Во второй редакции романа не было Фриды. Не было этого сгустка размышлений о том, чтo есть вина и чтo есть наказание. Но «ниша» для темы Фриды уже существовала. Точнее, «ниша» для одного из аспектов этой темы — темы милосердия, мелодии милосердия, недекларированного, естественного, стихийного милосердия Маргариты, противопоставленного жестокой, нечеловеческой справедливости Воланда.
Во второй редакции романа Маргарита спасала не Фриду в ночь инфернального бала у Сатаны, а мальчика на страшном пожаре, устроенном спутниками Воланда после бала. (О, эти пожары, штурмовавшие воображение писателя… «Дом Эльпит — Рабкоммуна»… «Ханский огонь»… «Адам и Ева»… Что это — багровые отсветы потрясших его реалий гражданской войны? Или предвидение надвигающихся кошмаров будущих войн?)

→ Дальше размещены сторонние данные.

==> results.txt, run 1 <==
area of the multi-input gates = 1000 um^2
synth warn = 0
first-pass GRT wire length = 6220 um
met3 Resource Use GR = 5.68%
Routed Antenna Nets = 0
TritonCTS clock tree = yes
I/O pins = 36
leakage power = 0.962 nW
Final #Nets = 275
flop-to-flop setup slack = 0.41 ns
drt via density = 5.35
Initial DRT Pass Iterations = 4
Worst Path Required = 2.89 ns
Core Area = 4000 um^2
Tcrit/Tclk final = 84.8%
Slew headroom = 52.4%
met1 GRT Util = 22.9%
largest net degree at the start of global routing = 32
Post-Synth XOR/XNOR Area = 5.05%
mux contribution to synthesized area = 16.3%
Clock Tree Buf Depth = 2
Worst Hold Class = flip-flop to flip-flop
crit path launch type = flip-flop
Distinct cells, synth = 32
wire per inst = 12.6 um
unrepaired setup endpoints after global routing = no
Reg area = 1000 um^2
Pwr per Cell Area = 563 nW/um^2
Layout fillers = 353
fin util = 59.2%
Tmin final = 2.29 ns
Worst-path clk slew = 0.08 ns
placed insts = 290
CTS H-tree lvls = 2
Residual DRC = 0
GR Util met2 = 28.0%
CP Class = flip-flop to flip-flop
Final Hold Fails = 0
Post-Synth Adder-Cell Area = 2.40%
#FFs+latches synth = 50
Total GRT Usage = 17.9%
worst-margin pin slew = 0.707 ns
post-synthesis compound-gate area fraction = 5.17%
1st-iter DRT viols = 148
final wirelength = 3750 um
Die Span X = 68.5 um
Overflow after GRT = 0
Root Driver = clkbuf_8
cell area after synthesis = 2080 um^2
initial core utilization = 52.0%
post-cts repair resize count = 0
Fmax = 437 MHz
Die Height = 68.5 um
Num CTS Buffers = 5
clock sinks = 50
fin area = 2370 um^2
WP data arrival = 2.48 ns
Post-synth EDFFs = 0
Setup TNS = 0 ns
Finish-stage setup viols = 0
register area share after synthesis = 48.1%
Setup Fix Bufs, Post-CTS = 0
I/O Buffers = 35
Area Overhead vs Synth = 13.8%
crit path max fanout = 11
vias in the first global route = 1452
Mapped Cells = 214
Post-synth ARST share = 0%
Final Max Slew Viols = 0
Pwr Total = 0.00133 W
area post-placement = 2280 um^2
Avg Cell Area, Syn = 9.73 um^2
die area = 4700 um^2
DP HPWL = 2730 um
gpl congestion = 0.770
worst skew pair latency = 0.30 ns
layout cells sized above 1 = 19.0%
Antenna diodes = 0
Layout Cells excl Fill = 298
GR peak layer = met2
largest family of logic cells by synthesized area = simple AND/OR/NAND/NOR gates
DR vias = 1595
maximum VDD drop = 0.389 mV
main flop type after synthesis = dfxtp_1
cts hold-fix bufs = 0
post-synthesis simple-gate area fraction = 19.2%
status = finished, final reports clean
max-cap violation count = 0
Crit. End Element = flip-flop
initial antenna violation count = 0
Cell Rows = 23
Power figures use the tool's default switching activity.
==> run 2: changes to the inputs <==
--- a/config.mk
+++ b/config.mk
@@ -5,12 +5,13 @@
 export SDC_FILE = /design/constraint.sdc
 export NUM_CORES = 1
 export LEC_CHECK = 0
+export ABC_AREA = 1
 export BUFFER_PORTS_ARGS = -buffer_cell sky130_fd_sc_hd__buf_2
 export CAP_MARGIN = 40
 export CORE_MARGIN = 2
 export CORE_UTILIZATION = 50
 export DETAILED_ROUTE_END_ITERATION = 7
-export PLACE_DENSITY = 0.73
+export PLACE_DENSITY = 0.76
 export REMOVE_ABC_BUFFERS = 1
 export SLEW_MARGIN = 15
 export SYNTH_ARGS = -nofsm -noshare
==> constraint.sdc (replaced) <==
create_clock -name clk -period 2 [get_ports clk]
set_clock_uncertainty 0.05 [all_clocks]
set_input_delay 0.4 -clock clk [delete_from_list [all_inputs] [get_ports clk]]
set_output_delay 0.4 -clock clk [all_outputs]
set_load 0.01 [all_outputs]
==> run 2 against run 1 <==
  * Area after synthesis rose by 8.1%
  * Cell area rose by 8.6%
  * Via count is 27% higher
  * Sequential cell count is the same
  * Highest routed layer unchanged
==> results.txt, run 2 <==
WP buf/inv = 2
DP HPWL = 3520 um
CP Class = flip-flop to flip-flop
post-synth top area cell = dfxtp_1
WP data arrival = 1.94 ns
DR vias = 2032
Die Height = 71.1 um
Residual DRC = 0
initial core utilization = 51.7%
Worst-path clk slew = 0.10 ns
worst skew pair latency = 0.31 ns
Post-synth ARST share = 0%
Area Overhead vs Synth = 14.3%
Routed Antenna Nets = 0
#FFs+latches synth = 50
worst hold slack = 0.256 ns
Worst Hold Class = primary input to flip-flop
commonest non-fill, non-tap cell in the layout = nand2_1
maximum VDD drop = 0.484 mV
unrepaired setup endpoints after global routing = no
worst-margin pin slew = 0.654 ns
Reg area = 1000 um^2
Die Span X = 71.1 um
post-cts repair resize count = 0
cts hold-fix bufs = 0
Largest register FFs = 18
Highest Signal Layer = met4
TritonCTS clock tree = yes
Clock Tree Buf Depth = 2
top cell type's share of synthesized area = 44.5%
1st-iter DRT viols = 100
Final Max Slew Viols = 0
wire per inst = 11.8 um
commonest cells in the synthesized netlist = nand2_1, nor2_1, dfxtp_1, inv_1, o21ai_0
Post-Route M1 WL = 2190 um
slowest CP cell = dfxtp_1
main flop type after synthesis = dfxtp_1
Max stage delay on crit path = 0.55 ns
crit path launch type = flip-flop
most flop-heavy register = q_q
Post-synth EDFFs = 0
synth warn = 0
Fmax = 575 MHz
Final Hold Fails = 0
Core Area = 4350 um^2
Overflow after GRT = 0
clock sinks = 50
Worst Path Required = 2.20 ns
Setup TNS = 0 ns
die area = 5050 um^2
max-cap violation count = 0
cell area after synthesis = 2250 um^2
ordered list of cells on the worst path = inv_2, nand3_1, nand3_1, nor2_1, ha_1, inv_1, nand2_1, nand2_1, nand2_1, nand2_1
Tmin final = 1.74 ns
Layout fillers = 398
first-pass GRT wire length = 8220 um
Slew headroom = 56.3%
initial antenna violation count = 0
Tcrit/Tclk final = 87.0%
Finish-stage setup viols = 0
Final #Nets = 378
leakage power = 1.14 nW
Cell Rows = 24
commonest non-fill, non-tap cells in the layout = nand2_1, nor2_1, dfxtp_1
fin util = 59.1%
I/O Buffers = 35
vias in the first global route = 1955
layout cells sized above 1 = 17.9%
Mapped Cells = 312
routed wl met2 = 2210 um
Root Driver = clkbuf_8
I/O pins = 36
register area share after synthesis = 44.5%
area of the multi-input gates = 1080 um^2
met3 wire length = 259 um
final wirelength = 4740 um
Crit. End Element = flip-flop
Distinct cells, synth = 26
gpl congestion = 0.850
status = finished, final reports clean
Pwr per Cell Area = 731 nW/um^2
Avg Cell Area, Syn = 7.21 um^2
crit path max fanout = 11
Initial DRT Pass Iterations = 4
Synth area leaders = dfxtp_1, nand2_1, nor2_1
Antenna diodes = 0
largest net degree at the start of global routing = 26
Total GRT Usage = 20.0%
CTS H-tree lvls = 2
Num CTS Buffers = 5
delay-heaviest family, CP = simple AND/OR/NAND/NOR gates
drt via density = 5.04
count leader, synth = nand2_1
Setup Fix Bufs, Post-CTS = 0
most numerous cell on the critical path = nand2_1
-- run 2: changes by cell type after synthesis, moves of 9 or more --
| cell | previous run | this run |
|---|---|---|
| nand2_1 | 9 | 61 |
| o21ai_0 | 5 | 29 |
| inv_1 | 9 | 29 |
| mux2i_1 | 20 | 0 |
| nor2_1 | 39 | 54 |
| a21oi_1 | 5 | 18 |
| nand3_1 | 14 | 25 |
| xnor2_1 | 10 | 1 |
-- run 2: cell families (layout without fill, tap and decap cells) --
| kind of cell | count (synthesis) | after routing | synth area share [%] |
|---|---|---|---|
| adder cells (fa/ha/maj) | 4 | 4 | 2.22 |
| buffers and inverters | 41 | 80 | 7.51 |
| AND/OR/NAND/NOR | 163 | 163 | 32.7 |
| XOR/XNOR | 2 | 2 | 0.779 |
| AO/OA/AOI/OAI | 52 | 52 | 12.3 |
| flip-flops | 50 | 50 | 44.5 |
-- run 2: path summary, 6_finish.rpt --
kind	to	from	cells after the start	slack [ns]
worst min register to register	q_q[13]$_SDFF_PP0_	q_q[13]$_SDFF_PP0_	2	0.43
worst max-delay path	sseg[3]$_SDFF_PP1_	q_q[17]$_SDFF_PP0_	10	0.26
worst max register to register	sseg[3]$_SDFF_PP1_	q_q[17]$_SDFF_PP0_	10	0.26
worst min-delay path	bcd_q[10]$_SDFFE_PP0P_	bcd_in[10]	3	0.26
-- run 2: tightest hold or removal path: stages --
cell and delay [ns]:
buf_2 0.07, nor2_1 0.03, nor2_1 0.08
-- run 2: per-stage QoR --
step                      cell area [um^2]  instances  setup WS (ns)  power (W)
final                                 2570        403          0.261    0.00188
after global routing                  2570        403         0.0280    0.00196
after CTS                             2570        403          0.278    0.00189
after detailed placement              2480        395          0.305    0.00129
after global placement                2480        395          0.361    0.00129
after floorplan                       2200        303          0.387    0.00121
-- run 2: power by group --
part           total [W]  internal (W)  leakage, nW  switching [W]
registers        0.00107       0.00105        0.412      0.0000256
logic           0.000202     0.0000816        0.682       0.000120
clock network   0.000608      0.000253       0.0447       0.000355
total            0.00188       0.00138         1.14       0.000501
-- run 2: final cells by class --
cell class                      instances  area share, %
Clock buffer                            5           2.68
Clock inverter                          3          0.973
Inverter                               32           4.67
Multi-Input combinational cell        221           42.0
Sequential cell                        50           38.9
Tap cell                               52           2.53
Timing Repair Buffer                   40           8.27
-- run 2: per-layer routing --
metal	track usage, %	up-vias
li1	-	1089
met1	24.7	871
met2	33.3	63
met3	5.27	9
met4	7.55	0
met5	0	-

«…На железный балкон во втором этаже выбежал мальчишка лет шести. Окна квартиры, которой принадлежал балкон, осветились подозрительно. Мальчишка с белым лицом устремился прямо к решетке балкона, глянул вниз, и ужас выразился на его лице. Он пробежал к другой стороне балкона, примерился там, убедился, что высота такая же. Тогда лицо его исказилось судорогой, он устремился назад к балконной двери, открыл ее, но ему в лицо ударил дым. Мальчишка проворно закрыл ее, вернулся на балкон, тоскливо посмотрел на небо, тоскливо оглядел двор, потом уселся на маленькой скамеечке посредине балкона и стал глядеть на решетку.
Лицо его приобрело недетское выражение, осунулось. Он изумленно шевелил бровями, что-то шептал, соображал. Один раз тревожно оглянулся, глаза вспыхнули. Он искал водосточную трубу. Убедившись в том, что труба слишком далеко, он успокоился на своей скамейке, голову втянул в плечи и горько стал качать ею.
Дым полз струйкой из-под балконной двери.
Поэт властно дернул за пояс Азазелло, но предпринять ничего не успел. Сверху поэта накрыла мелькнувшая тень, и Маргарита шарахнула мимо него на балкон. Поэт спустился пониже, и послушный Азазелло повис неподвижно.
Маргарита опустилась и сказала мальчишке:
— Держись за метлу, только крепко.
Мальчишка вцепился в метлу изо всех сил, обеими руками, и повеселел.
Маргарита подхватила его под мышку, и оба спустились наземь.
— Ты почему же сидел на балконе один? — спросила Маргарита.
— Я думал, все равно сгорю, — стыдливо улыбаясь, ответил мальчишка.
— А почему ты не прыгнул?
— Ногу можно сломать!»
Этот «мальчишка», спасенный Маргаритой на пожаре, ушел из романа навсегда — вместе со второй редакцией. Но не бесследно. Отголосок его слышен в маленьком мальчике «лет четырех», дрожащем в своей кроватке с сеточными боками, мальчике, которому в окончательном тексте невидимая Маргарита рассказывает сказку…
Полная или неполная?
Во второй редакции романа вырастает Воланд. Уже здесь это не дьявол-искуситель, а Князь тьмы, воплощение могущества и жестокой, нечеловеческой справедливости, владыка ночного, лунного, оборотного мира. И уже написана глава «Ночь», которая в этой редакции представляется автору сначала последней, потом предпоследней.
Всадники на своих черных конях летят над землею, над морем, над сверкающими городами. Их шестеро, как и в законченном романе.
Еще не найдена мелодия полета, еще присутствуют иные подробности. Так, в завершенном романе: «Ночь начала закрывать черным платком леса и луга, ночь зажигала печальные огонечки где-то далеко внизу, теперь уже неинтересные и ненужные ни Маргарите, ни мастеру, чужие огоньки». В завершенном романе этот полет — эквивалент смерти.
А в редакции второй, в сентябре 1934 года, глаза мастера жадно смотрят на мир, раскинувшийся под ним:
«Но когда сумерки сменились ночью и на небе сбоку повис тихо светящийся шар луны (это подчеркнуто автором, и вертикальный штрих слева означает, что автор не удовлетворен: ему предстоит „проверить“ луну и эту грань, когда сумерки сменяются ночью. — Л. Я.), когда беленькие звезды проступили в густой сини, Воланд поднял руку, и черный раструб перчатки мелькнул в воздухе и показался чугунным. По этому манию руки кавалькада взяла в сторону.